REQUIREMENT
Which lines in the records below contain the word "bufs"? Copy each of them.

SUPPLIED RECORDS
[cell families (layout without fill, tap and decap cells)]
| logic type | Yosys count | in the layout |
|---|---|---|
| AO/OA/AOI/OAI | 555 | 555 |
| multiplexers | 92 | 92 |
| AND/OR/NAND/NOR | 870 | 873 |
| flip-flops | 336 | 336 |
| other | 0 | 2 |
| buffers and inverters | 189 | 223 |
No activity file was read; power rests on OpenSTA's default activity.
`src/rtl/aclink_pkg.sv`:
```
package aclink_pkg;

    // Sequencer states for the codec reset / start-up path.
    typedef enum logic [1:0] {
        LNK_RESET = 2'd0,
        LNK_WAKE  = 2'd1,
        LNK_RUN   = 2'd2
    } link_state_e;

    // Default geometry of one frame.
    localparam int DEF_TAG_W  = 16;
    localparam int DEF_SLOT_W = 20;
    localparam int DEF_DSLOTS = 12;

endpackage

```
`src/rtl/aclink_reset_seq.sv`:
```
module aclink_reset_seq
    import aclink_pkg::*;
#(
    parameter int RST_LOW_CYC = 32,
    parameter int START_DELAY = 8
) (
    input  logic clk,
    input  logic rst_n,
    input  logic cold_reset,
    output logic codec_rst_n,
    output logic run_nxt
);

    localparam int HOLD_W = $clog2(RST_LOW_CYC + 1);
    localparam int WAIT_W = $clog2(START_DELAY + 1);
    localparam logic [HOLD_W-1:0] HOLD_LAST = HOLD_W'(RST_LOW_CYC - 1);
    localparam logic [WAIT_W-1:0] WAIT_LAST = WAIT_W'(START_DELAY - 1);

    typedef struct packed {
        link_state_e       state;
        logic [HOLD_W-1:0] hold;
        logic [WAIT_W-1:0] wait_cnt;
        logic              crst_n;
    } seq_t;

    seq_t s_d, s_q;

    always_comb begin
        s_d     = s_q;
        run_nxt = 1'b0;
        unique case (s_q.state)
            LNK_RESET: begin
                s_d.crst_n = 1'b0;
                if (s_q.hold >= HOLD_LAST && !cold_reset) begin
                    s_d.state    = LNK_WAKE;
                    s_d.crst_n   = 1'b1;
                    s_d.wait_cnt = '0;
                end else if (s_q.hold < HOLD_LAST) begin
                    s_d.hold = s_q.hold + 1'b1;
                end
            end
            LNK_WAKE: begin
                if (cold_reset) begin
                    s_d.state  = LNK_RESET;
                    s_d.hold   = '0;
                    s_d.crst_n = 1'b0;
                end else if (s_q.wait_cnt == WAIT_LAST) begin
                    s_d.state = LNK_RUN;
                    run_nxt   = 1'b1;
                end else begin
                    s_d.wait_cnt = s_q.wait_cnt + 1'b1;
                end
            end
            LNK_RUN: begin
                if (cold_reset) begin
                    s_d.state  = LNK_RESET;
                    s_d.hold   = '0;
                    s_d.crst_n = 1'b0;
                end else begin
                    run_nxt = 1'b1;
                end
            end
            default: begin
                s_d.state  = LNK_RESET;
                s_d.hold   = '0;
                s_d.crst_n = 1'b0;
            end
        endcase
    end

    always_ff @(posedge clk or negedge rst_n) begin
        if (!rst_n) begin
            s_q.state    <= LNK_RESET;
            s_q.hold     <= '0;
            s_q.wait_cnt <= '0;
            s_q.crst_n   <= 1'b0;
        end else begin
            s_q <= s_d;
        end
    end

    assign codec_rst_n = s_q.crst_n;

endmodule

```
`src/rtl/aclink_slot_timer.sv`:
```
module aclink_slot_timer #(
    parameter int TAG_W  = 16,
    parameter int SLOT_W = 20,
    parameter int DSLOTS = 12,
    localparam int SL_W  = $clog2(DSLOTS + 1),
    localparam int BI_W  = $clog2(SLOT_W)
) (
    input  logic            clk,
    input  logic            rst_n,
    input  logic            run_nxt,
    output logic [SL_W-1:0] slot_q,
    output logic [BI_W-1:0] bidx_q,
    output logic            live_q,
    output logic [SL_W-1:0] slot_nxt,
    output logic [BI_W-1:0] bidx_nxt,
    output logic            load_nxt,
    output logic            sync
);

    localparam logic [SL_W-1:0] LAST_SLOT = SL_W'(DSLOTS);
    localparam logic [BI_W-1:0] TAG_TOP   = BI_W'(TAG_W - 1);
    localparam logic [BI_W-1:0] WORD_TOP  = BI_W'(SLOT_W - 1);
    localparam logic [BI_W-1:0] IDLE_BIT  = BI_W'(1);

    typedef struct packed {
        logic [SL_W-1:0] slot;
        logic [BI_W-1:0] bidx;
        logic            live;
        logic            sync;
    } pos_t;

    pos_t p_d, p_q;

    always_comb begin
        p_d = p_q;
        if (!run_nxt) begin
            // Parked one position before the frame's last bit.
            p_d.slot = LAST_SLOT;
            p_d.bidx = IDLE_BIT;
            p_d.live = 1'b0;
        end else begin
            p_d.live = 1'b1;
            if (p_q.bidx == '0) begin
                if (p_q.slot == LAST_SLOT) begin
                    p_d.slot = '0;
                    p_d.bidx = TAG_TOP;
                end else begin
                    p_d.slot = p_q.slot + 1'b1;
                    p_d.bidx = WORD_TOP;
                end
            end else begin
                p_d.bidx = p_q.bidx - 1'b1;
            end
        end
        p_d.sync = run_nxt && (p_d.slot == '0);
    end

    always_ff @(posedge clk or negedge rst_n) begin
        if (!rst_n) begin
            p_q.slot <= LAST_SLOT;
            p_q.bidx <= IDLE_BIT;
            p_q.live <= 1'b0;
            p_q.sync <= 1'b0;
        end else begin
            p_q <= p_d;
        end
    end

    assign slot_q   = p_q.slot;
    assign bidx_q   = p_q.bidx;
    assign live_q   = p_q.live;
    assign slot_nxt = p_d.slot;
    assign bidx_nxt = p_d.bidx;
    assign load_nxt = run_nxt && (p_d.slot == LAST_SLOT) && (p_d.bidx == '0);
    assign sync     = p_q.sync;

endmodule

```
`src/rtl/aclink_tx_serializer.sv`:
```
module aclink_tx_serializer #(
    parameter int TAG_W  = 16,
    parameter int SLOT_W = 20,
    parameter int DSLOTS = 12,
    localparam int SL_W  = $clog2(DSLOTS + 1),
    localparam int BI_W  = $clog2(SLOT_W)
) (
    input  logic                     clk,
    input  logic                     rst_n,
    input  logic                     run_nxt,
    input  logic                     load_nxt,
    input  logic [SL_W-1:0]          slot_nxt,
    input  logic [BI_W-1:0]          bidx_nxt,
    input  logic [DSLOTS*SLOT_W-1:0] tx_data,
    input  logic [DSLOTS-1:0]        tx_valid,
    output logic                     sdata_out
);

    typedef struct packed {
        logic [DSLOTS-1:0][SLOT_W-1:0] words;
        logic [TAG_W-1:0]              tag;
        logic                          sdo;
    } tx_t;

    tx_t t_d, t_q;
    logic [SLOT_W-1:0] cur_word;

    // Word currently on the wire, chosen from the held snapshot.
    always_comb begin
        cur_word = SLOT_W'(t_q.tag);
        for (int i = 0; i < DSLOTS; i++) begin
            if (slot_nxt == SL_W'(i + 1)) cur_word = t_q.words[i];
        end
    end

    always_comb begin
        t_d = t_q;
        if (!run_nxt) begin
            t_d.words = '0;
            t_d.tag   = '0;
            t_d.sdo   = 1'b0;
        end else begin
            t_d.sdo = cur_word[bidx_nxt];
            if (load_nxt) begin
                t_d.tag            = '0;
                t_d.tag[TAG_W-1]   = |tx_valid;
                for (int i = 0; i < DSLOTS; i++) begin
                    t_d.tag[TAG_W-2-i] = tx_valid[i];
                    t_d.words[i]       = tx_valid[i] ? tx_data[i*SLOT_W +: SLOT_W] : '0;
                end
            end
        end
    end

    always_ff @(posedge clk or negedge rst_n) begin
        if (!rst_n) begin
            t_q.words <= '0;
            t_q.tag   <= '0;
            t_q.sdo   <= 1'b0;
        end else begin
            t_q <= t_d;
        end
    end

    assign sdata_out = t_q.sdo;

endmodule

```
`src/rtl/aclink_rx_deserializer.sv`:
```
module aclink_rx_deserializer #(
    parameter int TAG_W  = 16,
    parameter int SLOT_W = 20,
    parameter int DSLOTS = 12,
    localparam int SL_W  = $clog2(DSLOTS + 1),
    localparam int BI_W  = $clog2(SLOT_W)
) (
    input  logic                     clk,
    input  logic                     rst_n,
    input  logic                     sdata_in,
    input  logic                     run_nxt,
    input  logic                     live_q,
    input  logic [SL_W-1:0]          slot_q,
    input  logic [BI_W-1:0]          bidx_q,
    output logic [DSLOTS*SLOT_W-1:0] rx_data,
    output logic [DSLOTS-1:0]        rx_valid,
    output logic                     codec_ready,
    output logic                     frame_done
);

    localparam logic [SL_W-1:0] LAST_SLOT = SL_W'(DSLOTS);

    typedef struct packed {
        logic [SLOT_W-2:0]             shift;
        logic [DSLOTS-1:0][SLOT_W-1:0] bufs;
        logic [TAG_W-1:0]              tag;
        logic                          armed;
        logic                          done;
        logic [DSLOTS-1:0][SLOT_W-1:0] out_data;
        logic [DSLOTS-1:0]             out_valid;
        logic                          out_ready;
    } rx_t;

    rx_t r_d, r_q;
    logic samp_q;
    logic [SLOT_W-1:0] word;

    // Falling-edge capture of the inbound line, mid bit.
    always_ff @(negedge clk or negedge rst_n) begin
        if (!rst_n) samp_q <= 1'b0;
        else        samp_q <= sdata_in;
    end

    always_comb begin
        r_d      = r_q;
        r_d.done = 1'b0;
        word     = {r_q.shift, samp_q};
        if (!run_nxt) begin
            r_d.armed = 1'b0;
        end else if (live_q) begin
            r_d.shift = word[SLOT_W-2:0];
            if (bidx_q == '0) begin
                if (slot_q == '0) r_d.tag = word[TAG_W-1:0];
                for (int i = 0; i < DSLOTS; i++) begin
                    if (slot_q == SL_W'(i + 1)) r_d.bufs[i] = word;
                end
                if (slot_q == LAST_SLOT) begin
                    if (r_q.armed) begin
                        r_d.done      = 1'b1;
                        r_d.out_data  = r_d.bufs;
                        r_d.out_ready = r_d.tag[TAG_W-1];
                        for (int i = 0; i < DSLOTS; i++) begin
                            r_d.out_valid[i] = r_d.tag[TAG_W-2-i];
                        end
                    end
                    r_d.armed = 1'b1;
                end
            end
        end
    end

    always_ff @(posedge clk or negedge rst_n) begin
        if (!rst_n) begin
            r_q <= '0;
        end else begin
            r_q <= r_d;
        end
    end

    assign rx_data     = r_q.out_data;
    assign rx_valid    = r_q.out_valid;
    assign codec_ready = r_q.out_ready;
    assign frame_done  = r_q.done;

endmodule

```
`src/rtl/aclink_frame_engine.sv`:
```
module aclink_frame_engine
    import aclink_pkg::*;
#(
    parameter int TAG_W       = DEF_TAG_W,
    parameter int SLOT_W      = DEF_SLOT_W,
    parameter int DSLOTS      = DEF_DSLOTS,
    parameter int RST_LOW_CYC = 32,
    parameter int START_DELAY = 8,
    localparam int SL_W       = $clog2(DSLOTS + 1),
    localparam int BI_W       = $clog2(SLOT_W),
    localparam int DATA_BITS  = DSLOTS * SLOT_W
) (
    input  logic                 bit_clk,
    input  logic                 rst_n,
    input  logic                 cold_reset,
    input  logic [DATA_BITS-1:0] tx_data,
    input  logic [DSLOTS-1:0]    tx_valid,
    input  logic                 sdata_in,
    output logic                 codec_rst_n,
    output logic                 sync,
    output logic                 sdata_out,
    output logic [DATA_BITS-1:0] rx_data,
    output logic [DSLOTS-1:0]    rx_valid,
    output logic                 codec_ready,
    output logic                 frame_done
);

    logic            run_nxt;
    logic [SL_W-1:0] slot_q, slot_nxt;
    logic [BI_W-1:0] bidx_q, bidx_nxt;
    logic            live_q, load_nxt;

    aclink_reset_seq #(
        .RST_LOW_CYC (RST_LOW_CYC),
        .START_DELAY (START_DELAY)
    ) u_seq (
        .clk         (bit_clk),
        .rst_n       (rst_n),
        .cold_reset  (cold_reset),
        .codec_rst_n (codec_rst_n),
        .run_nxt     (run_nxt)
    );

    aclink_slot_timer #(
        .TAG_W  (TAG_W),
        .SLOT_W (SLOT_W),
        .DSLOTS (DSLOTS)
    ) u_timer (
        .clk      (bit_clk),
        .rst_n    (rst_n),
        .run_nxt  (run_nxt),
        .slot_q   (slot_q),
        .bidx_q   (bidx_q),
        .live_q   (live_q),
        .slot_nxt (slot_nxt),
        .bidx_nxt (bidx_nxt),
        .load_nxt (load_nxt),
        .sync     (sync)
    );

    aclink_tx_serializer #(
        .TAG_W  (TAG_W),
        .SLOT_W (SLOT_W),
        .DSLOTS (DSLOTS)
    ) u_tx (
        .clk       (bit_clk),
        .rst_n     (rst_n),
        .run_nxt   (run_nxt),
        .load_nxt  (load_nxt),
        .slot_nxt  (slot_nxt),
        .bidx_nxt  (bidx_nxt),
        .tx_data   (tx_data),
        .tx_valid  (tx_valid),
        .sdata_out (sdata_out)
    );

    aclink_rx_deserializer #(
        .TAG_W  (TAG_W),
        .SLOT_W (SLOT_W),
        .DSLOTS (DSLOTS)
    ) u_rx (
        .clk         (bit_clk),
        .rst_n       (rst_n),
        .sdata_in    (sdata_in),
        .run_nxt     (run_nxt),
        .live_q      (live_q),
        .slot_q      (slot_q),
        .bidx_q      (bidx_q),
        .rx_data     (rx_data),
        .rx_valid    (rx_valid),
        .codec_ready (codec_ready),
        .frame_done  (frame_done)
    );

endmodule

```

PROBLEM SOLUTION
        logic [DSLOTS-1:0][SLOT_W-1:0] bufs;
                    if (slot_q == SL_W'(i + 1)) r_d.bufs[i] = word;
                        r_d.out_data  = r_d.bufs;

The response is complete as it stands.